Description of the task:
After locating the line with "fmax_mhz = 250" in the data that follows, return it and every later line exactly, up to and including the line with "finalWeightedCongestion = 0.958".

+++ Recorded information

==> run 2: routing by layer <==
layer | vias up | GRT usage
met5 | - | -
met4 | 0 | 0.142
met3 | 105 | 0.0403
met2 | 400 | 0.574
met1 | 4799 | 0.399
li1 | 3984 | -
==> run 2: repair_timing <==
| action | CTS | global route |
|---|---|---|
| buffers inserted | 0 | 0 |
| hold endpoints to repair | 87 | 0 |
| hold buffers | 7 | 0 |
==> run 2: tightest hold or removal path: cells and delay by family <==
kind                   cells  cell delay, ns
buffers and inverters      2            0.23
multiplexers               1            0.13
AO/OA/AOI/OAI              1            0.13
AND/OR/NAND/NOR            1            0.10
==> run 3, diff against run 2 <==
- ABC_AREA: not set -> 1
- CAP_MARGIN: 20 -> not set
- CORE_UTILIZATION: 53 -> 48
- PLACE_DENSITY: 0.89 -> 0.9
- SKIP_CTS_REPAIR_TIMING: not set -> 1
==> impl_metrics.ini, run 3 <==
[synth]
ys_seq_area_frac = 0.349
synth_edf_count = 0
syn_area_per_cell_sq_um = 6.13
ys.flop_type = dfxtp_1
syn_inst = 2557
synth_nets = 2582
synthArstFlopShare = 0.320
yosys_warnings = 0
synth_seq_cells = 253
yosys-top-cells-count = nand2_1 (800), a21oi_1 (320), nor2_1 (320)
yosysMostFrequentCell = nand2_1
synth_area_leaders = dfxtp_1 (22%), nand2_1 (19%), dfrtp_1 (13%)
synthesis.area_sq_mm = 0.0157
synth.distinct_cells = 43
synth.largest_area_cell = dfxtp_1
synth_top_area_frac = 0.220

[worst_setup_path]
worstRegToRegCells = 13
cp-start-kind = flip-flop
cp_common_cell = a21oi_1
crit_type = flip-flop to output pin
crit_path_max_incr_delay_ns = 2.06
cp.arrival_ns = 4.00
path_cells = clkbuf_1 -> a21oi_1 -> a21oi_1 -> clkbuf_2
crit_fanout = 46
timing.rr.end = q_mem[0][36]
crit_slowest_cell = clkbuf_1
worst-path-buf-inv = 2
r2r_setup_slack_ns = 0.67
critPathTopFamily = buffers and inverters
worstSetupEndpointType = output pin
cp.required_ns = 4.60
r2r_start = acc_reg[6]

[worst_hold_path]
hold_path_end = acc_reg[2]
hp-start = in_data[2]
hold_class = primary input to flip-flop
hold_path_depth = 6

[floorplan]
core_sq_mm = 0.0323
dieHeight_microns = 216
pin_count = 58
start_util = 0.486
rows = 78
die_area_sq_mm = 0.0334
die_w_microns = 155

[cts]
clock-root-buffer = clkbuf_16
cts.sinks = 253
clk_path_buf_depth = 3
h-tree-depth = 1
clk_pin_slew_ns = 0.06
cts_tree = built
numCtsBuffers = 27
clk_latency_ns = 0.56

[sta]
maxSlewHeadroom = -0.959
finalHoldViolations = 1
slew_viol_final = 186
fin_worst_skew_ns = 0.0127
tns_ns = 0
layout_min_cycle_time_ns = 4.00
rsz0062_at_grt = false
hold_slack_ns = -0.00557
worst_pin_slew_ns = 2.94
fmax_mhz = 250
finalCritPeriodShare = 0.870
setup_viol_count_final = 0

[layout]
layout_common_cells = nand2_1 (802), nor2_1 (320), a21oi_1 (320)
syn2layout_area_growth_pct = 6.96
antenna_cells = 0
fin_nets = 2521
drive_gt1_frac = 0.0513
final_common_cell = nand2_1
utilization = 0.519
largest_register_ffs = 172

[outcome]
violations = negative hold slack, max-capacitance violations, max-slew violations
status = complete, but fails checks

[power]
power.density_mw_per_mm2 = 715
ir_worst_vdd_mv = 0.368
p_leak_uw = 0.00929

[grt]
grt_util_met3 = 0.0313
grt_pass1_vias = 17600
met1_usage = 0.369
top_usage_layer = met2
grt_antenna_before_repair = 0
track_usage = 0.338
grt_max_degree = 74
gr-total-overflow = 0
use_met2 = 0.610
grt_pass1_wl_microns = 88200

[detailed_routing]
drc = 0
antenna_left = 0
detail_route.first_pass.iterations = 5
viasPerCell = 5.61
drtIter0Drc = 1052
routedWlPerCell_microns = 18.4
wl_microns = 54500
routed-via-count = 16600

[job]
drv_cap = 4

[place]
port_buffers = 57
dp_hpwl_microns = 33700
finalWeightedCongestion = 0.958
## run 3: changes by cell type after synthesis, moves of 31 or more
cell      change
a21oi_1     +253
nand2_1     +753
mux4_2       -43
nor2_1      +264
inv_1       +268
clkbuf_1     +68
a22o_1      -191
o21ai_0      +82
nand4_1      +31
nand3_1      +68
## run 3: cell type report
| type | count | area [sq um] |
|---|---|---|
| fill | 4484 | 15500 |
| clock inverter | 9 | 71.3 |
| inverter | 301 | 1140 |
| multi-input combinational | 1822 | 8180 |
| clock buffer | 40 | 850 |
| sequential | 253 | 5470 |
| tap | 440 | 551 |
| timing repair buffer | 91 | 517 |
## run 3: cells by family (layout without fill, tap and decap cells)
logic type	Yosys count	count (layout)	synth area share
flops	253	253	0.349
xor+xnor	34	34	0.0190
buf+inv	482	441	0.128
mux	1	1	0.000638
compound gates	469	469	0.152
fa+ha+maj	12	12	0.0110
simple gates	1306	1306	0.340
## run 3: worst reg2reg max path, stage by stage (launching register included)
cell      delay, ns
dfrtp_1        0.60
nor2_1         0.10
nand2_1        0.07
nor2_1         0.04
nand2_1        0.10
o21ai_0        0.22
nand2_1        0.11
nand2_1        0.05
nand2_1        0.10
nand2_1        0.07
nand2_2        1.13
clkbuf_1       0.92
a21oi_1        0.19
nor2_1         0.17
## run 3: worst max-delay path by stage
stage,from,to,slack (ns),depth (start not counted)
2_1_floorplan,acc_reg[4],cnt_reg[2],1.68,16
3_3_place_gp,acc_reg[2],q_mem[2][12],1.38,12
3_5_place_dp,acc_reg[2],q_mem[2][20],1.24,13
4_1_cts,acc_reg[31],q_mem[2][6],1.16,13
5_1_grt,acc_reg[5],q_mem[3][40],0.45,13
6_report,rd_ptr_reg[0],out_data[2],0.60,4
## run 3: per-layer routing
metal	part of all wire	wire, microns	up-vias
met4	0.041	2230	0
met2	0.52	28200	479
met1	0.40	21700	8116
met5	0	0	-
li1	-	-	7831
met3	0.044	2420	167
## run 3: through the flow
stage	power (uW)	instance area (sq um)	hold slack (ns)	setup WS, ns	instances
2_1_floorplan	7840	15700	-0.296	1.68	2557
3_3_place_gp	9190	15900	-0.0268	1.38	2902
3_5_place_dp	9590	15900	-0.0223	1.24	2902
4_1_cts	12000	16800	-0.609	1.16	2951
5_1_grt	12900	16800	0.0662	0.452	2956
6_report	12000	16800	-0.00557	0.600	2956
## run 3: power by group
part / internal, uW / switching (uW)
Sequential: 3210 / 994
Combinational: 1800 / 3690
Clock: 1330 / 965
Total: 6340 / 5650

++++++

Answer space:
fmax_mhz = 250
finalCritPeriodShare = 0.870
setup_viol_count_final = 0

[layout]
layout_common_cells = nand2_1 (802), nor2_1 (320), a21oi_1 (320)
syn2layout_area_growth_pct = 6.96
antenna_cells = 0
fin_nets = 2521
drive_gt1_frac = 0.0513
final_common_cell = nand2_1
utilization = 0.519
largest_register_ffs = 172

[outcome]
violations = negative hold slack, max-capacitance violations, max-slew violations
status = complete, but fails checks

[power]
power.density_mw_per_mm2 = 715
ir_worst_vdd_mv = 0.368
p_leak_uw = 0.00929

[grt]
grt_util_met3 = 0.0313
grt_pass1_vias = 17600
met1_usage = 0.369
top_usage_layer = met2
grt_antenna_before_repair = 0
track_usage = 0.338
grt_max_degree = 74
gr-total-overflow = 0
use_met2 = 0.610
grt_pass1_wl_microns = 88200

[detailed_routing]
drc = 0
antenna_left = 0
detail_route.first_pass.iterations = 5
viasPerCell = 5.61
drtIter0Drc = 1052
routedWlPerCell_microns = 18.4
wl_microns = 54500
routed-via-count = 16600

[job]
drv_cap = 4

[place]
port_buffers = 57
dp_hpwl_microns = 33700
finalWeightedCongestion = 0.958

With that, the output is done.